Chanda is a genus of fish in the family Ambassidae, the Asiatic glassfishes. The name is an allusion to the local name for glassfishes in India, though this common name is used across several genera. Before recent expansion, the genus was formerly monotypic including only C. nama, and both species and genus were first described by Francis Buchanan-Hamilton in 1822.

==Species==
The Catalog of Fishes lists 13 species:
- Chanda alleni (Datta & Chaudhuri, 1993)
- Chanda baculis Hamilton, 1822 (Himalayan glassy perchlet)

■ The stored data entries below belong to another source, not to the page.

## src/panel_pkg.sv

```systemverilog
// Image memory word types, upload port, keyboard event record and fetch states
package panel_pkg;

    // Eight 4-bit intensities, lowest column in the lowest nibble
    typedef logic [31:0] word_t;
    typedef logic [9:0]  word_addr_t;
    typedef logic [11:0] byte_addr_t;
    typedef logic [7:0]  data_byte_t;

    localparam int IMAGE_WORDS = 2 ** $bits(word_addr_t);

    // Upload port, address bits 1..0 pick the byte lane
    typedef struct packed {
        logic       valid;
        byte_addr_t addr;
        data_byte_t data;
    } load_t;

    // Key event grouped as strobe, pressed, extended, code
    typedef struct packed {
        logic       strobe;
        logic       pressed;
        logic       extended;
        logic [7:0] code;
    } key_event_t;

    localparam logic [7:0] KEY_CR     = 8'h0D;
    localparam logic [7:0] CHAR_SPACE = 8'h20;

    typedef enum logic [1:0] {IDLE, REQ, WAIT_DROP} fetch_state_e;

endpackage

```

## src/video_pkg.sv

```systemverilog
// Raster count types, colour types and the beam record of the video pipeline
package video_pkg;

    // One colour channel of the 12-bit output
    typedef logic [3:0] channel_t;

    typedef struct packed {
        channel_t r;
        channel_t g;
        channel_t b;
    } rgb_t;

    typedef logic [10:0] col_t;
    typedef logic [9:0]  row_t;

    // Beam state that travels with the pixels, 25 bits
    typedef struct packed {
        col_t col;
        row_t row;
        logic hsync;
        logic vsync;
        logic hblank;
        logic vblank;
    } beam_t;

    // Beam value while in reset: syncs low, both blanks high
    localparam beam_t BEAM_RESET = '{col: '0, row: '0, hsync: 1'b0, vsync: 1'b0,
                                     hblank: 1'b1, vblank: 1'b1};

endpackage

```

## src/terminal_text.sv

```systemverilog
// Terminal character buffer fed by key events and its one-bit glyph generator
module terminal_text #(
    parameter int H_ACTIVE  = 64,
    parameter int V_ACTIVE  = 48,
    parameter int SPLIT_ROW = 24
) (
    input  logic                  clk36m,
    input  logic                  reset,
    input  video_pkg::beam_t      beam_in,
    input  panel_pkg::key_event_t key,
    output logic                  text_pixel
);

    localparam int COLS   = H_ACTIVE / 8;
    localparam int LINES  = (V_ACTIVE - SPLIT_ROW) / 8;
    localparam int CELLS  = COLS * LINES;
    localparam int COL_W  = $clog2(COLS);
    localparam int LINE_W = $clog2(LINES);
    localparam int CELL_W = $clog2(CELLS);

    logic [7:0]        text_buf [CELLS];
    logic [COL_W-1:0]  cur_col;
    logic [LINE_W-1:0] cur_line;
    logic [CELL_W-1:0] wr_cell;
    logic [CELL_W-1:0] rd_cell;
    logic              key_write;
    logic              col_last;
    logic              line_last;
    video_pkg::row_t   text_row;
    logic              in_text;
    logic [7:0]        glyph;
    logic [2:0]        cell_x;
    logic [2:0]        cell_y;

    ////////////////////////////////////////
    // Key input and cursor
    ////////////////////////////////////////

    // Releases and extended keys leave the buffer alone
    assign key_write = key.strobe && key.pressed && !key.extended;
    assign col_last  = (cur_col == COL_W'(COLS - 1));
    assign line_last = (cur_line == LINE_W'(LINES - 1));
    assign wr_cell   = CELL_W'(int'(cur_line) * COLS + int'(cur_col));

    always_ff @(posedge clk36m) begin
        if (reset) begin
            cur_col  <= '0;
            cur_line <= '0;
            for (int i = 0; i < CELLS; i++) begin
                text_buf[i] <= panel_pkg::CHAR_SPACE;
            end
        end else if (key_write) begin
            if (key.code == panel_pkg::KEY_CR) begin
                cur_col  <= '0;
                cur_line <= line_last ? '0 : cur_line + LINE_W'(1);
            end else begin
                text_buf[wr_cell] <= key.code;
                cur_col           <= col_last ? '0 : cur_col + COL_W'(1);
                // Past the last cell the cursor goes back to cell 0
                if (col_last) begin
                    cur_line <= line_last ? '0 : cur_line + LINE_W'(1);
                end
            end
        end
    end

    ////////////////////////////////////////
    // Glyph generator
    ////////////////////////////////////////

    always_comb begin
        text_row = beam_in.row - video_pkg::row_t'(SPLIT_ROW);
        in_text  = !beam_in.hblank && !beam_in.vblank &&
                   beam_in.row >= video_pkg::row_t'(SPLIT_ROW);
        rd_cell  = CELL_W'(int'(text_row[9:3]) * COLS + int'(beam_in.col[10:3]));
        cell_x   = beam_in.col[2:0];
        cell_y   = text_row[2:0];
        glyph    = in_text ? text_buf[rd_cell] : panel_pkg::CHAR_SPACE;
    end

    // Code bits drawn on cell rows 1 to 6, bit 7 at the left edge
    always_ff @(posedge clk36m) begin
        text_pixel <= in_text && cell_y != 3'd0 && cell_y != 3'd7 &&
                      glyph[3'd7 - cell_x];
    end

endmodule

```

- Chanda bistigmata (Geetakumari, 2012)
- Chanda nama Hamilton, 1822 (Elongate glassy perchlet)
- Chanda notata (Blyth, 1860)
- Chanda pulcinella (Kottelat, 2003) (Humphead glassy perchlet)
- Chanda ranga Hamilton, 1822 (Indian glassy perchlet)
- Chanda robertsi (Datta & Chaudhuri, 1993)
- Chanda serrata (Dishma & Vishwanath, 2015)
- Chanda siamensis Fowler, 1937 (Indochinese glassy perchlet)
- Chanda tenasserimensis (Roberts, 1995)
- Chanda vollmeri (Roberts, 1995)
- Chanda waikhomi (Geetakumari & Basudha, 2012)
- Synonyms
- Chanda lala Hamilton, 1822 valid as Pseudambassis lala (Hamilton, 1822)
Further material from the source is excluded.